`src/rtl/ifetch_queue.sv`:
```
// rtl/ifetch_queue.sv - instruction fetch stage with prefetch queue and redirect flush
module ifetch_queue #(
  parameter int DEPTH = 4,
  parameter int AW    = 16,
  parameter int DW    = 32,
  localparam int PW   = $clog2(DEPTH),
  localparam int CW   = $clog2(DEPTH) + 1
) (
  input  logic          clk_i,
  input  logic          rst_i,
  output logic [AW-1:0] im_addr_o,
  input  logic [DW-1:0] im_data_i,
  input  logic          redirect_i,
  input  logic [AW-1:0] redirect_addr_i,
  input  logic          ir_ready_i,
  output logic          ir_valid_o,
  output logic [DW-1:0] ir_o,
  output logic [AW-1:0] ir_pc_o,
  output logic [CW-1:0] count_o
);

  logic [AW+DW-1:0] entry_q [DEPTH];
  logic [PW-1:0]    rd_ptr_q, rd_ptr_d;
  logic [PW-1:0]    wr_ptr_q, wr_ptr_d;
  logic [CW-1:0]    count_q, count_d;
  logic [AW-1:0]    fetch_pc_q, fetch_pc_d;
  logic             push, pop;

  assign ir_valid_o = (count_q != '0);
  assign pop        = ir_valid_o & ir_ready_i;
  // A pop frees a slot in the same cycle, so a full queue can still accept a word.
  assign push       = ~redirect_i & ((count_q < CW'(DEPTH)) | pop);

  assign im_addr_o  = fetch_pc_q;
  assign count_o    = count_q;
  assign ir_o       = ir_valid_o ? entry_q[rd_ptr_q][DW-1:0]     : '0;
  assign ir_pc_o    = ir_valid_o ? entry_q[rd_ptr_q][AW+DW-1:DW] : '0;

  always_comb begin
    rd_ptr_d   = rd_ptr_q;
    wr_ptr_d   = wr_ptr_q;
    count_d    = count_q;
    fetch_pc_d = fetch_pc_q;
    if (redirect_i) begin
      // The head handshake (if any) still completes; the rest of the queue is discarded.
      rd_ptr_d   = '0;
      wr_ptr_d   = '0;
      count_d    = '0;
      fetch_pc_d = redirect_addr_i;
    end else begin
      if (push) begin
        wr_ptr_d   = wr_ptr_q + PW'(1);
        fetch_pc_d = fetch_pc_q + AW'(1);
      end
      if (pop) begin
        rd_ptr_d = rd_ptr_q + PW'(1);
      end
      case ({push, pop})
        2'b10:   count_d = count_q + CW'(1);
        2'b01:   count_d = count_q - CW'(1);
        default: count_d = count_q;
      endcase
    end
  end

  always_ff @(posedge clk_i or posedge rst_i) begin
    if (rst_i) begin
      rd_ptr_q   <= '0;
      wr_ptr_q   <= '0;
      count_q    <= '0;
      fetch_pc_q <= '0;
    end else begin
      rd_ptr_q   <= rd_ptr_d;
      wr_ptr_q   <= wr_ptr_d;
      count_q    <= count_d;
      fetch_pc_q <= fetch_pc_d;
    end
  end

  // Entry storage needs no reset: outputs are masked whenever the queue is empty.
  always_ff @(posedge clk_i) begin
    if (push) begin
      entry_q[wr_ptr_q] <= {fetch_pc_q, im_data_i};
    end
  end

endmodule

```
==================================================
INSTRUCTIONS TO FOLLOW:
Identify each line in the records above that contains the word "still", and copy it out in full.

RESULT OF THE EXERCISE:
  // A pop frees a slot in the same cycle, so a full queue can still accept a word.
      // The head handshake (if any) still completes; the rest of the queue is discarded.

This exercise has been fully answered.